If a line in the data contains "ends", copy it out.

* [Stored data]
........

$ cat src/rtl/booth_mul_seq_pkg.sv
// booth_mul_seq_pkg: shared FSM states, Booth op-codes and counter sizing for the Booth multiplier
package booth_mul_seq_pkg;

    typedef enum logic [1:0] {IDLE, RUN, DONE} booth_state_t;

    typedef enum logic [1:0] {OP_NOP, OP_ADD, OP_SUB} booth_op_t;

    // Counter must hold W1-1 = WIDTH.
    function automatic int cnt_w(input int width);
        return $clog2(width + 1);
    endfunction

endpackage

$ cat src/rtl/booth_mul_seq_if.sv
// booth_mul_seq_if: operand/product valid-ready bus of the Booth multiplier
//   in_valid/in_ready/in_signed/in_mcand/in_mplier : operand handshake (master -> slave)
//   out_valid/out_ready/out_prod                   : product handshake (slave -> master)
interface booth_mul_seq_if #(parameter int WIDTH = 16);

    logic                   in_valid;
    logic                   in_ready;
    logic                   in_signed;
    logic [WIDTH-1:0]       in_mcand;
    logic [WIDTH-1:0]       in_mplier;
    logic                   out_valid;
    logic                   out_ready;
    logic [2*WIDTH-1:0]     out_prod;

    modport master (
        output in_valid, in_signed, in_mcand, in_mplier, out_ready,
        input  in_ready, out_valid, out_prod
    );

    modport slave (
        input  in_valid, in_signed, in_mcand, in_mplier, out_ready,
        output in_ready, out_valid, out_prod
    );

endinterface

$ cat src/rtl/booth_mul_seq_step.sv
// booth_step: one combinational radix-2 Booth iteration (add/sub then arithmetic right shift)
//   a_i, q_i, q_m1_i, m_i : current accumulator, multiplier, Booth bit, multiplicand
//   a_o, q_o, q_m1_o      : next {A,Q,q_m1}
module booth_step
    import booth_mul_seq_pkg::*;
#(
    parameter int W1 = 17
) (
    input  logic [W1-1:0] a_i,
    input  logic [W1-1:0] q_i,
    input  logic          q_m1_i,
    input  logic [W1-1:0] m_i,
    output logic [W1-1:0] a_o,
    output logic [W1-1:0] q_o,
    output logic          q_m1_o
);

    booth_op_t     op;
    logic [W1-1:0] sum;

    always_comb begin
        op  = {q_i[0], q_m1_i} == 2'b01 ? OP_ADD :
              {q_i[0], q_m1_i} == 2'b10 ? OP_SUB : OP_NOP;
        sum = op == OP_ADD ? a_i + m_i :
              op == OP_SUB ? a_i - m_i : a_i;
        // Shift {sum,Q,q_m1} right by one, replicating the sign bit of sum.
        {a_o, q_o, q_m1_o} = {sum[W1-1], sum, q_i};
    end

endmodule

$ cat src/rtl/booth_mul_seq.sv
// booth_mul_seq: sequential radix-2 Booth multiplier, signed/unsigned per transaction
//   clk, rst : clock, asynchronous active-high reset
//   bus      : operand and product valid/ready handshakes (booth_mul_seq_if.slave)
module booth_mul_seq
    import booth_mul_seq_pkg::*;
#(
    parameter int WIDTH = 16
) (
    input  logic            clk,
    input  logic            rst,
    booth_mul_seq_if.slave  bus
);

    localparam int W1 = WIDTH + 1;
    localparam int CW = cnt_w(WIDTH);

    booth_state_t       state_q, state_d;
    logic [W1-1:0]      a_q, a_d, q_q, q_d, m_q, m_d, a_n, q_n;
    logic               qm1_q, qm1_d, qm1_n;
    logic [CW-1:0]      cnt_q, cnt_d;
    logic [2*WIDTH-1:0] prod_q, prod_d;

    booth_step #(.W1(W1)) u_step (
        .a_i    (a_q),
        .q_i    (q_q),
        .q_m1_i (qm1_q),
        .m_i    (m_q),
        .a_o    (a_n),
        .q_o    (q_n),
        .q_m1_o (qm1_n)
    );

    always_comb begin
        state_d = state_q;
        a_d     = a_q;
        q_d     = q_q;
        qm1_d   = qm1_q;
        m_d     = m_q;
        cnt_d   = cnt_q;
        prod_d  = prod_q;
        case (state_q)
            IDLE: if (bus.in_valid) begin
                state_d = RUN;
                // One extra bit lets unsigned operands ride the signed datapath.
                m_d     = {bus.in_signed & bus.in_mcand[WIDTH-1], bus.in_mcand};
                q_d     = {bus.in_signed & bus.in_mplier[WIDTH-1], bus.in_mplier};
                a_d     = '0;
                qm1_d   = 1'b0;
                cnt_d   = CW'(W1 - 1);
            end
            RUN: begin
                a_d   = a_n;
                q_d   = q_n;
                qm1_d = qm1_n;
                if (cnt_q == '0) begin
                    state_d = DONE;
                    prod_d  = {a_n[WIDTH-2:0], q_n};
                end else begin
                    cnt_d = cnt_q - 1'b1;
                end
            end
            DONE: if (bus.out_ready) state_d = IDLE;
            default: state_d = IDLE;
        endcase
    end

    always_ff @(posedge clk or posedge rst) begin
        if (rst) begin
            state_q <= IDLE;
            a_q     <= '0;
            q_q     <= '0;
            qm1_q   <= 1'b0;
            m_q     <= '0;
            cnt_q   <= '0;
            prod_q  <= '0;
        end else begin
            state_q <= state_d;
            a_q     <= a_d;
            q_q     <= q_d;
            qm1_q   <= qm1_d;
            m_q     <= m_d;
            cnt_q   <= cnt_d;
            prod_q  <= prod_d;
        end
    end

    assign bus.in_ready  = state_q == IDLE;
    assign bus.out_valid = state_q == DONE;
    assign bus.out_prod  = prod_q;

endmodule

$ cat src/flat_wrapper.sv
// flat-port wrapper written by rule: the top's interface ports become plain ports
module booth_mul_seq_flat import booth_mul_seq_pkg::*;
#(
    parameter int WIDTH = 16
)
  (clk, rst, bus_in_valid, bus_in_signed, bus_in_mcand, bus_in_mplier, bus_out_ready, bus_in_ready, bus_out_valid, bus_out_prod);
  booth_mul_seq_if #(.WIDTH(WIDTH)) bus_i ();
  input  logic clk;
  input  logic rst;
  input wire logic [$bits(bus_i.in_valid)-1:0] bus_in_valid;
  input wire logic [$bits(bus_i.in_signed)-1:0] bus_in_signed;
  input wire logic [$bits(bus_i.in_mcand)-1:0] bus_in_mcand;
  input wire logic [$bits(bus_i.in_mplier)-1:0] bus_in_mplier;
  input wire logic [$bits(bus_i.out_ready)-1:0] bus_out_ready;
  output wire logic [$bits(bus_i.in_ready)-1:0] bus_in_ready;
  output wire logic [$bits(bus_i.out_valid)-1:0] bus_out_valid;
  output wire logic [$bits(bus_i.out_prod)-1:0] bus_out_prod;
  assign bus_i.in_valid = bus_in_valid;
  assign bus_i.in_signed = bus_in_signed;
  assign bus_i.in_mcand = bus_in_mcand;
  assign bus_i.in_mplier = bus_in_mplier;
  assign bus_i.out_ready = bus_out_ready;
  assign bus_in_ready = bus_i.in_ready;
  assign bus_out_valid = bus_i.out_valid;
  assign bus_out_prod = bus_i.out_prod;
  booth_mul_seq #(.WIDTH(WIDTH)) u_core (.clk(clk), .rst(rst), .bus(bus_i));
endmodule
$ cat config.mk
export PLATFORM = sky130hd
export DESIGN_NAME = booth_mul_seq_flat
export DESIGN_NICKNAME = d
export VERILOG_FILES = /design/src/rtl/booth_mul_seq_pkg.sv /design/src/rtl/booth_mul_seq_if.sv /design/src/rtl/booth_mul_seq_step.sv /design/src/rtl/booth_mul_seq.sv /design/src/flat_wrapper.sv
export SDC_FILE = /design/constraint.sdc
export NUM_CORES = 1
export LEC_CHECK = 0
export BUFFER_PORTS_ARGS = -buffer_cell sky130_fd_sc_hd__buf_2
export CAP_MARGIN = 10
export CORE_MARGIN = 3
export CORE_UTILIZATION = 53
export DETAILED_ROUTE_END_ITERATION = 12
export GPL_ROUTABILITY_DRIVEN = 0
export GPL_TIMING_DRIVEN = 1
export PLACE_DENSITY = 0.74
export SLEW_MARGIN = 20
export SYNTH_ARGS = -nofsm -noshare
export SYNTH_HDL_FRONTEND = slang
export SYNTH_HIERARCHICAL = 1
export SYNTH_SLANG_ARGS = --single-unit
$ cat constraint.sdc
create_clock -name clk -period 2.9 [get_ports clk]
set_input_delay 0.58 -clock clk [delete_from_list [all_inputs] [get_ports clk]]
set_output_delay 0.58 -clock clk [all_outputs]
set_load 0.02 [all_outputs]
Word level (Yosys, flattened, before mapping)
Index checks and enable logic that the tools add are counted.

cells by class
  reductions and logical operators = 8
  $add $sub $neg = 3
  muxes and demuxes = 17
  eq/ne operators = 10
  bitwise operators = 2

operators by type and width
  kind                   number
  $mux W17               4
  $pmux W17 S2           2
  $add A17 B17 Y17       1
  $sub A17 B17 Y17       1
  $mux W2                5
  $mux W5                2
  $pmux W5 S2            1
  $eq A2 B1 Y1 const B   3
  $eq A2 B2 Y1 const B   3
  $ne A2 B2 Y1 const B   3
  $pmux W2 S3            1
  $reduce_and A2 Y1      3
  $reduce_and A3 Y1      2
  $logic_not A5 Y1       1
  $sub A5 B1 Y5 const B  1
  $and A1 B1 Y1          2
  $logic_not A2 Y1       1
  $ne A2 B1 Y1 const B   1
  $pmux W1 S2            1
  $reduce_bool A2 Y1     1
  $mux W1                1

word-level totals
  logic and storage cells = 47
  register bits = 91
  input bits = 37

Logic depth before layout (Yosys ltp)
  word-level depth = 7
  mapped depth = 12
  mapped depth without buffers = 11

Hierarchy
The synthesis kept the hierarchy.

by module, submodules not included
  module         area each (µm²)  sequential area each (µm²)  instances  cells an instance
  booth_mul_seq  3748.6           2277.2                      1          293
  booth_step     2133.3           0.0                         1          308

Worst setup path after synthesis
No wires, ideal clock.

  path type = reg-to-reg
  start = reg u_core.a_q[0]
  end = reg u_core.a_q[16]
  buffers on the path = 1
  cell stages (with the launch flop) = 12
  arrival time = 2616 ps
  path slack = 163 ps
  cells stage by stage = dfrtp_1 > ha_1 > fa_1 > and2b_1 > o21a_1 > o31ai_2 > and4bb_2 > nor3_1 > nor4b_1 > nand4_1 > buf_4 > a22o_1

between the ends
  longest elaborated chain between the ends = 4
  elaborated cells on any way between the ends = 5
  classes of those cells = 2 x add/sub; 3 x mux

ends and longest elaborated chain
  item                    line                      source
  from (decl)             booth_mul_seq.sv:18       logic [W1-1:0] a_q, a_d, q_q, q_d, m_q, m_d, a_n, q_n;
  from (signal assigned)  booth_mul_seq.sv:70       a_q <= '0;
  from (signal assigned)  booth_mul_seq.sv:78       a_q <= a_d;
  $sub A17 B17 Y17        booth_mul_seq_step.sv:25  op == OP_SUB ? a_i - m_i : a_i;
  $mux W17                booth_mul_seq_step.sv:25
  $mux W17 (*)            booth_mul_seq_step.sv:24  sum = op == OP_ADD ? a_i + m_i :
  net u_core.a_n[15]      booth_mul_seq.sv:18
  $pmux W17 S2 (*)        booth_mul_seq.sv:41       case (state_q)

Mark *: on every way through the listed nets, which the timed path passes. The rest lies on a longest branch.
A chain may end at the register's enable or synchronous reset.

Worst setup path in the final report
  start = reg u_core.a_q[5]
  end = reg u_core.prod_q[31], in the netlist u_core/bus.out_prod[31]

between the ends
  longest elaborated chain between the ends = 3
  elaborated cells on any way between the ends = 4
  classes of those cells = 2 x add/sub; 2 x mux

ends and longest elaborated chain
  item                  line                      source
  $sub A17 B17 Y17      booth_mul_seq_step.sv:25
  $mux W17              booth_mul_seq_step.sv:25
  $mux W17 (*)          booth_mul_seq_step.sv:24
  net u_core.a_n[14]    booth_mul_seq.sv:18
  to (signal assigned)  booth_mul_seq.sv:83       prod_q <= prod_d;
  to (decl)             booth_mul_seq.sv:21       logic [2*WIDTH-1:0] prod_q, prod_d;

Marks and branches as above.

==> metrics.csv <==
metric,value,unit
dp_hpwl,9.63,mm
yosysMostFrequentCell,dfrtp_1,
hold_viol_final,0,
hp-class,input pin to async pin,
clock_skew,0.0130,ns
antenna_found_initial,0,
cp_max_fo,6,
drt_first_pass_iters,5,
grt_usage,22.2,%
post_dp_cell_area,6250,µm²
multi_input_area,3200,µm²
die_w,111,µm
drtIter0Drc,355,
grt_pass1_vias,4766,
seq_area,2280,µm²
synth_top_flop_cell,dfrtp_1,
clockBufferDepth,2,
instances_no_fill,795,
crit_chain,"ha_1, or3b_4, a31oi_4, a211oi_2, a21oi_2, a311oi_2, a221o_2, o31ai_2, mux2_4",
diodes,0,
worst_pin_slew,0.735,ns
grt_max_degree,60,
cts_buffers,9,
ant_nets,0,
r2r_cells,9,
startpoint,u_core/a_q[5],
fin_crit_sh,95.9,%
cp_slowest_stage_delay,0.44,ns
status,"finished, final reports clean",
path_clk_slew,0.10,ns
row_count,37,
area_delta_synth_final,11.1,%
syn-num-nets,673,
initial_utilization,55.7,%
grt_overflow,0,
r2r_setup_slack,0.12,ns
synth_edf_count,0,
path_class,flop to flop,
drive_gt1_share,28.2,%
synth_cells,601,
cp_data_required_time,3.21,ns
critPathCapture,u_core/bus.out_prod[31],
ioPinCount,71,
post_drt_wl_per_cell,17.4,µm
placed_cells,777,
fmax,360,MHz
synth_top_area_share,38.7,%
rr_endpoint,u_core/bus.out_prod[31],
period_needed,2.78,ns
endpoint_kind,flop,
rr_startpoint,u_core/a_q[5],
coreArea,10600,µm²
via_per_inst,5.91,
fin_area,6540,µm²
cap_violations,0,
ys_warn_count,6,
synth_top_cell_by_area,dfrtp_1,
ctsHtreeMaxLevel,3,
n_fill_cell,890,
synth-async-reset-ratio,100,%
critPathSlowestCell,or3b_4,
vias,4700,
crit_arrival,3.10,ns
drv_slew,0,
dieArea,12400,µm²
cts_tree,built,
synth_area,5880,µm²
portBuffers,70,
insertion_delay,0.37,ns
syn_area_per_cell,9.79,µm²
grt_pass1_wl,22.9,mm
crit_path_start_kind,flop,
wl,13.8,mm
finish.net_count,726,
setup_viol,0,
max_slew_margin,50.9,%
synth.area.top_cells,"dfrtp_1 39%, mux2_4 7.4%, ha_1 7.0%",
drcViolationCount,0,
clock-root-buffer,clkbuf_8,
ys_seq_area_share,38.7,%
ys_types,76,
die_height,111,µm
cts_sinks,91,
synth_common_cells,"91 x dfrtp_1, 85 x nand2_1, 34 x inv_1",
ys_ff_latch,91,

........

* [Solved problem]
between the ends
  longest elaborated chain between the ends = 4
  elaborated cells on any way between the ends = 5
ends and longest elaborated chain
between the ends
  longest elaborated chain between the ends = 3
  elaborated cells on any way between the ends = 4
ends and longest elaborated chain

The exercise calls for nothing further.